**YOUR TASK**. Report how many lines in the data include the string "layer", and add nothing else.

**RECORDS SUPPLIED**.
$ cat /design/flow/design.v
module spi_slave_cmd_parser (
    input  logic [7:0] cmd,
    output logic       get_addr,
    output logic       get_data,
    output logic       send_data,
    output logic       enable_cont,
    output logic       enable_regs,
    output logic       wait_dummy,
    output logic [1:0] reg_sel
);
  always_comb begin
    get_addr    = 0;
    get_data    = 0;
    send_data   = 0;
    enable_cont = 0;
    enable_regs = 1'b0;
    wait_dummy  = 0;
    reg_sel     = 2'b00;
    case (cmd)
      8'h2: begin
        get_addr    = 1;
        get_data    = 1;
        send_data   = 0;
        enable_cont = 1'b1;
        enable_regs = 1'b0;
        wait_dummy  = 0;
        reg_sel     = 2'b00;
      end
      8'h7: begin
        get_addr    = 0;
        get_data    = 0;
        send_data   = 1;
        enable_cont = 0;
        enable_regs = 1'b1;
        wait_dummy  = 0;
        reg_sel     = 2'b00;
      end
      8'hB: begin
        get_addr    = 1;
        get_data    = 0;
        send_data   = 1;
        enable_cont = 1'b1;
        enable_regs = 1'b0;
        wait_dummy  = 1;
        reg_sel     = 2'b00;
      end
      8'h11: begin
        get_addr    = 1'b0;
        get_data    = 1'b1;
        send_data   = 1'b0;
        enable_cont = 1'b0;
        enable_regs = 1'b1;
        wait_dummy  = 1'b0;
        reg_sel     = 2'b00;
      end
      8'h20: begin
        get_addr    = 1'b0;
        get_data    = 1'b1;
        send_data   = 1'b0;
        enable_cont = 1'b0;
        enable_regs = 1'b1;
        wait_dummy  = 1'b0;
        reg_sel     = 2'b01;
      end
      8'h21: begin
        get_addr    = 1'b0;
        get_data    = 1'b0;
        send_data   = 1'b1;
        enable_cont = 1'b0;
        enable_regs = 1'b1;
        wait_dummy  = 1'b0;
        reg_sel     = 2'b01;
      end
      8'h30: begin
        get_addr    = 1'b0;
        get_data    = 1'b1;
        send_data   = 1'b0;
        enable_cont = 1'b0;
        enable_regs = 1'b1;
        wait_dummy  = 1'b0;
        reg_sel     = 2'b10;
      end
      8'h31: begin
        get_addr    = 1'b0;
        get_data    = 1'b0;
        send_data   = 1'b1;
        enable_cont = 1'b0;
        enable_regs = 1'b1;
        wait_dummy  = 1'b0;
        reg_sel     = 2'b10;
      end
      default: begin
        get_addr    = 0;
        get_data    = 1'b0;
        send_data   = 0;
        enable_cont = 0;
        enable_regs = 1'b0;
        wait_dummy  = 0;
        reg_sel     = 2'b00;
      end
    endcase
  end
endmodule
module spi_slave_controller #(
  parameter DUMMY_CYCLES = 8'h7,
  parameter ADDR_WIDTH = 12,
  parameter DATA_WIDTH = 4'h8,
  localparam RX_DATA_WIDTH = (DATA_WIDTH >= ADDR_WIDTH) ? DATA_WIDTH : ADDR_WIDTH
) (
    input  logic        sclk,
    input  logic        sys_rstn,
    input  logic        cs,
    output logic [ 7:0] rx_counter,
    output logic        rx_counter_upd,
    input  logic [RX_DATA_WIDTH-1:0] rx_data,
    input  logic        rx_data_valid,
    output logic [ 7:0] tx_counter,
    output logic        tx_counter_upd,
    output logic [DATA_WIDTH-1:0] tx_data,
    output logic        tx_data_valid,
    input  logic        tx_done,
    output logic        ctrl_rd_wr,
    output logic [ADDR_WIDTH-1:0] ctrl_addr,
    output logic        ctrl_addr_valid,
    output logic [DATA_WIDTH-1:0] ctrl_data_rx,
    output logic        ctrl_data_rx_valid,
    input  logic [DATA_WIDTH-1:0] ctrl_data_tx,
    output logic        ctrl_data_tx_ready,
    output logic [15:0] wrap_length
);
  enum logic [2:0] {
    CMD,
    ADDR,
    DATA_TX,
    DATA_RX,
    DUMMY
  }
      state, state_next;
  logic [         7:0] command;
  logic                decode_cmd_comb;
  logic [ADDR_WIDTH-1:0] addr_reg;
  logic [         7:0] cmd_reg;
  logic                sample_ADDR;
  logic                sample_CMD;
  logic                get_addr;
  logic                wait_dummy;
  logic                get_data;
  logic                send_data;
  logic                enable_cont;
  logic                enable_regs;
  logic [         1:0] reg_sel;
  logic [DATA_WIDTH-1:0] reg_data;
  logic                reg_valid;
  logic                ctrl_data_tx_ready_next;
  logic [         7:0] tx_counter_next;
  logic                tx_counter_upd_next;
  logic                tx_data_valid_next;
  logic                tx_done_reg;
  logic [         7:0] s_dummy_cycles;
  assign command = decode_cmd_comb ? rx_data[7:0] : cmd_reg;
  spi_slave_cmd_parser u_cmd_parser (
      .cmd        (command),       
      .get_addr   (get_addr),      
      .get_data   (get_data),      
      .send_data  (send_data),     
      .wait_dummy (wait_dummy),    
      .enable_cont(enable_cont),   
      .enable_regs(enable_regs),   
      .reg_sel    (reg_sel)        
  );
  spi_slave_regs #(
      .REG_SIZE(DATA_WIDTH),
      .DUMMY_CYCLES(DUMMY_CYCLES)
  ) u_spiregs (
      .sclk(sclk),
      .rstn(sys_rstn),
      .wr_data(rx_data[DATA_WIDTH-1:0]),
      .wr_addr(reg_sel),
      .wr_data_valid(reg_valid),
      .rd_data(reg_data),
      .rd_addr(reg_sel),
      .dummy_cycles(s_dummy_cycles),
      .wrap_length(wrap_length)
  );
  always_comb begin
    rx_counter              = DATA_WIDTH-1;
    rx_counter_upd          = 0;
    tx_counter_next         = DATA_WIDTH-1;
    tx_counter_upd_next     = 0;
    decode_cmd_comb         = 1'b0;
    sample_ADDR             = 1'b0;
    sample_CMD              = 1'b0;
    ctrl_data_rx_valid      = 1'b0;
    ctrl_data_tx_ready_next = 1'b0;
    reg_valid               = 1'b0;
    tx_data_valid_next      = 1'b0;
    state_next              = state;
    case (state)
      CMD: begin
        decode_cmd_comb = 1'b1;
        ctrl_data_tx_ready_next = 1'b1;   
        if (rx_data_valid) begin
          sample_CMD = 1'b1;
          if (get_addr) begin
            state_next     = ADDR;
            rx_counter_upd = 1;
            rx_counter     = ADDR_WIDTH-1;
          end else if (get_data) begin
            state_next     = DATA_RX;
            rx_counter_upd = 1;
            if (enable_regs) rx_counter = DATA_WIDTH-1;
            else rx_counter = DATA_WIDTH-1;
          end else begin
            state_next          = DATA_TX;
            tx_counter_upd_next = 1;
            tx_data_valid_next  = 1'b1;
            tx_counter_next     = DATA_WIDTH-1;
            if (~enable_regs) ctrl_data_tx_ready_next = 1'b1;
          end
        end else begin
          state_next = CMD;
        end
      end
      ADDR: begin
        ctrl_data_tx_ready_next = 1'b1;
        if (rx_data_valid) begin
          sample_ADDR = 1'b1;
          if (wait_dummy) begin
            state_next     = DUMMY;
            rx_counter     = s_dummy_cycles;
            rx_counter_upd = 1;
          end else begin
            state_next     = DATA_RX;
            rx_counter_upd = 1;
            rx_counter     = DATA_WIDTH-1;
          end
        end else begin
          state_next = ADDR;
        end
      end
      DUMMY: begin
        if (rx_data_valid) begin
          state_next          = DATA_TX;
          tx_counter_next     = DATA_WIDTH-1;
          tx_counter_upd_next = 1;
          tx_data_valid_next  = 1'b1;
          if (~enable_regs) ctrl_data_tx_ready_next = 1'b1;
        end else begin
          state_next = DUMMY;
        end
      end
      DATA_RX: begin
        if (rx_data_valid) begin
          if (enable_regs) reg_valid = 1'b1;
          else ctrl_data_rx_valid = 1'b1;
          if (enable_cont) begin
            state_next     = DATA_RX;
            rx_counter     = DATA_WIDTH-1;
            rx_counter_upd = 1;
          end else begin
            state_next     = CMD;
            rx_counter     = DATA_WIDTH-1;
            rx_counter_upd = 1;
          end
        end else begin
          state_next = DATA_RX;
        end
      end
      DATA_TX: begin
        if (tx_done_reg) begin
          if (enable_cont) begin
            state_next          = DATA_TX;
            tx_counter_next     = DATA_WIDTH-1;
            tx_counter_upd_next = 1;
            tx_data_valid_next  = 1'b1;
            if (~enable_regs) ctrl_data_tx_ready_next = 1'b1;
          end else begin
            state_next     = CMD;
            rx_counter     = DATA_WIDTH-1;
            rx_counter_upd = 1;
          end
        end else begin
          state_next = DATA_TX;
        end
      end
      default: begin
        state_next = state;
      end
    endcase
  end
  always @(posedge sclk or posedge cs) begin
    if (cs == 1'b1) begin
      state <= CMD;
    end else begin
      state <= state_next;
    end
  end
  always @(posedge sclk or posedge cs) begin
    if (cs == 1'b1) begin
      addr_reg           <= 'h0;
      cmd_reg            <= 'h0;
      tx_done_reg        <= 1'b0;
      ctrl_addr_valid    <= 1'b0;
      tx_counter_upd     <= 1'b0;
      tx_data_valid      <= 1'b0;
      ctrl_data_tx_ready <= 1'b0;
      tx_counter         <= 'h0;
      tx_data            <= 'h0;
    end else begin
      if (sample_ADDR) addr_reg <= rx_data[ADDR_WIDTH-1:0];
      if (sample_CMD) cmd_reg <= rx_data[7:0];
      ctrl_addr_valid    <= sample_ADDR;
      tx_counter_upd     <= tx_counter_upd_next;
      tx_counter         <= tx_counter_next;
      tx_data_valid      <= tx_data_valid_next;
      tx_done_reg        <= tx_done;
      ctrl_data_tx_ready <= ctrl_data_tx_ready_next;
      tx_data            <= (enable_regs) ? reg_data : ctrl_data_tx;
    end
  end
  assign ctrl_data_rx = rx_data;
  assign ctrl_addr    = addr_reg;
  assign ctrl_rd_wr   = send_data;
endmodule
module spi_slave_regs #(
    parameter REG_SIZE = 8,
    parameter DUMMY_CYCLES = 8'h7
) (
    input  logic                sclk,
    input  logic                rstn,
    input  logic [REG_SIZE-1:0] wr_data,
    input  logic [         1:0] wr_addr,
    input  logic                wr_data_valid,
    output logic [REG_SIZE-1:0] rd_data,
    input  logic [         1:0] rd_addr,
    output logic [         7:0] dummy_cycles,
    output logic [        15:0] wrap_length
);
  logic [REG_SIZE-1:0] reg0;   
  logic [REG_SIZE-1:0] reg1;   
  logic [REG_SIZE-1:0] reg2;   
  assign dummy_cycles = reg0;
  assign wrap_length  = {reg2, reg1};
  always_comb begin
    rd_data = reg0;
    case (rd_addr)
      2'b00: rd_data = reg0;
      2'b01: rd_data = reg1;
      2'b10: rd_data = reg2;
      default: begin
      end
    endcase
  end
  always @(posedge sclk or negedge rstn) begin
    if (rstn == 0) begin
      reg0 <= DUMMY_CYCLES;
      reg1 <= 'h0;
      reg2 <= 'h0;
    end else begin
      if (wr_data_valid) begin
        case (wr_addr)
          2'b00: reg0 <= wr_data;
          2'b01: reg1 <= wr_data;
          2'b10: reg2 <= wr_data;
          default: begin
          end
        endcase
      end
    end
  end
endmodule
$ cat /design/flow/run.sh
#!/bin/bash
# OpenROAD 26Q1-2900-gdf79404cd8, Yosys 0.63+post, stock flow scripts
make -C /OpenROAD-flow-scripts/flow DESIGN_CONFIG=/design/flow/config.mk WORK_HOME=/design/flow/orfs finish
$ cat /design/flow/config.mk
export PLATFORM = sky130hd
export DESIGN_NAME = spi_slave_controller
export DESIGN_NICKNAME = spi_slave_controller
export VERILOG_FILES = /design/flow/design.v
export SDC_FILE = /design/flow/constraint.sdc
export NUM_CORES = 4
export LEC_CHECK = 1
export CORE_UTILIZATION = 30
$ cat /design/flow/constraint.sdc
current_design spi_slave_controller

set clk_period 3.9
set clk_io_pct 0.2

create_clock -name clk0 -period $clk_period [get_ports {sclk}]

set non_clock_inputs [all_inputs -no_clocks]
set_input_delay [expr $clk_period * $clk_io_pct] -clock clk0 $non_clock_inputs
set_output_delay [expr $clk_period * $clk_io_pct] -clock clk0 [all_outputs]
==> summary.txt <==
impl run done, here's what came out: Pleak 1.941 nW, asr flop ratio synth 1.000, total CTS buffers 9, YS warnings 3, Internal roughly 0.0015 W, Synth mux share 0.2045, Hold-fix buffers, CTS 0, drt first pass iters 4, Yosys Chip Area 3120 µm², main flop type dfrtp_1, PD cells 494.7 nW/µm², period utilization 0.9556, CP required 3120 ps, gr ovfl total 0, cell breakdown of the critical path clkdlybuf4s50_1 -> or4b_1 -> o22ai_2 -> o31a_1 -> a21oi_1 -> o221ai_1 -> clkdlybuf4s50_1, clk slew on worst S/H paths 80 ps, ao+oa area frac 0.1083, Log Warnings 27, HP Class flip-flop to flip-flop, CTS tree done, final hold vios 0, Post-Route WL 8178 µm, dpl ws -41.37 ps, overall routing resource usage 0.1589, Tightest Pin Transition 506.9 ps, most frequent logic cell in the layout clkdlybuf4s50_1, Clk pwr share 0.298, Area Overhead vs Synth 41.86%, unrepaired setup endpoints after global routing no, max frequency 268.3 MHz, simple-gate share of the synthesized area 0.09503, dominant logic cell types in the final layout clkdlybuf4s50_1 (84), dfrtp_1 (58), mux2_2 (53), sequential group share of total power 0.394, area leader, netlist dfrtp_1, Post-synth EDFFs 0, ys flops about 62, CP peak stage delay 560 ps, vias in the first global route about 2300, setup TNS 0 ps, Post-DP HPWL 5815 µm, die height 104.0 µm, Final Slew Violations 0, combinational fraction of design power 0.307, skew final 12.71 ps, IO Port Bufs 86, I/O Pins approximately 92, cell mode on critical path clkdlybuf4s50_1, Synth Seq Share 0.4988, Iter 0 DRT Violations 137, die span in x 104.0 µm, Latency at later pin approximately 350 ps, max-cap violation count 0, Peak VDD IR between 0.0002 and 0.00025 V, yosys xor share 0.005613, startpoint types input port, # rows 36, layout cell share with drive strength beyond 1 0.2900, comb. cell area 1368 µm², gpl congestion 0.8979, htree depth 3, Slowest cell on crit path or4b_1, vias per cell 4.815, Dominant combinational family multiplexers, final setup fails 0, clk root buf clkbuf_8, clk sinks 62, initial antenna violation count 0, Rel. slew slack 0.6573, Flop area 1556 µm², Core ar. 9910 µm², number of flip-flops under the largest register name 12, outcome complete, no violations, FP Core Util 0.3149, via count about 2400, WHS 507.1 ps, crit path DAT 2950 ps, Adder Share, Synth 0.01203, WS Path Type input port to output pin, clock tree buffer depth 2, first-pass GRT wire length 13080 µm, post-synthesis instance total 268, cell count listed in synth_stat.txt 268, Top cells by area dfrtp_1 (47%), mux2_2 (19%), buf_4 (3.8%), dfstp_2 (3.4%), a22oi_1 (2.9%), Core Util, Final 0.4467, fin crit period 3727 ps, fill count 930, post-route ant nets 0, Crit. End Element output pin, Critical Path Fanout Max 2, # DRC 0, Sw Ratio 0.2942, largest net degree at the start of global routing 39, Antenna Cells 0, Avg WL per Cell 16.29 µm, worst setup margin 173.1 ps, Mean Syn Cell Area approximately 12 µm², top area contributor share 0.4651, synthesized area ~3100 µm², NetSw about 0.00064 W, Chip Area 10810 µm², Cell Type Count 47
==> power by group through the flow <==
| stage | sequential (W) | combinational [W] | clock (W) |
|---|---|---|---|
| final | 0.000863 | 0.000673 | 0.000654 |
| after global routing | 0.000882 | 0.000743 | 0.000707 |
| after CTS | 0.000862 | 0.000671 | 0.000676 |
==> metrics by stage <==
| step | power [W] | area (µm²) | cells |
|---|---|---|---|
| after CTS | 0.002209 | 4409 | 502 |
| final | 0.002190 | 4427 | 502 |
| after floorplan | 0.001226 | 3136 | 272 |
| after detailed placement | 0.001533 | 4167 | 485 |
| after global routing | 0.002332 | 4427 | 502 |
| after global placement | 0.001525 | 4167 | 485 |
==> path summary, 6_finish.rpt <==
path | startpoint | endpoint | slack [ps] | cells after the start
setup reg to reg | state[0] | tx_data[2] | 990 | 9
setup / recovery | rx_data[2] | rx_counter_upd | 170 | 7
hold reg to reg | addr_reg[5] | addr_reg[5] | 510 | 1
min in group asynchronous | sys_rstn | u_spiregs.reg2[4] | 780 | 2
hold / removal | addr_reg[5] | addr_reg[5] | 510 | 1
max in group asynchronous | cs | state[0] | 2670 | 3
==> cells by family (layout without fill, tap and decap cells) <==
logic type	Yosys count	after routing
AND-OR/OR-AND	50	50
XOR/XNOR	2	2
adder cells (fa/ha/maj)	3	3
buffers and inverters	42	139
flip-flops	62	62
multiplexers	57	57
other	2	6
AND/OR/NAND/NOR	50	50
==> critical path, delay by kind of cell <==
family	cells	cell delay [ps]
buffers and inverters	2	960
and+or+nand+nor	1	560
AOI/OAI and AO/OA	4	640
==> final cells by class <==
| type | instances | share of cell area |
|---|---|---|
| tap | 133 | 0.03759 |
| sequential | 62 | 0.3516 |
| clock inverter | 6 | 0.02092 |
| inverter | 10 | 0.008479 |
| multi-input combinational | 168 | 0.3089 |
| clock buffer | 10 | 0.03109 |
| timing repair buffer | 113 | 0.2414 |
==> layer usage <==
layer | global-route usage | vias up | share of wire
li1 | - | 1139 | -
met1 | 0.2556 | 1179 | 0.49
met2 | 0.2300 | 87 | 0.44
met3 | 0.03446 | 12 | 0.062
met4 | 0.02041 | 0 | 0.016
met5 | 0 | - | 0
==> synth_stat cells, drive strengths merged (2+ instances only) <==
cell and instances:
ha 3, o211ai 2, nand4 2, nand3 2
buf 22, dfstp 4, o22ai 4, a211o 2
mux2 54, or3 3, dfrtp 58, inv 10
nor3 3, o21ai 11, a21oi 10, clkbuf 10
xnor2 2, nand2b 2, conb 2, and3 6
a22oi 12, nand2 9, o221ai 2, nor2 13
mux2i 3
==> what timing repair did <==
action	in CTS	in global routing
pin swaps	0	2
setup buffers	1	0
hold endpoints to repair	0	0
endpoints found under the setup margin	4	10
gates resized	1	5
Power and IR drop assume default switching activity.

**THE COMPLETED TASK**. 2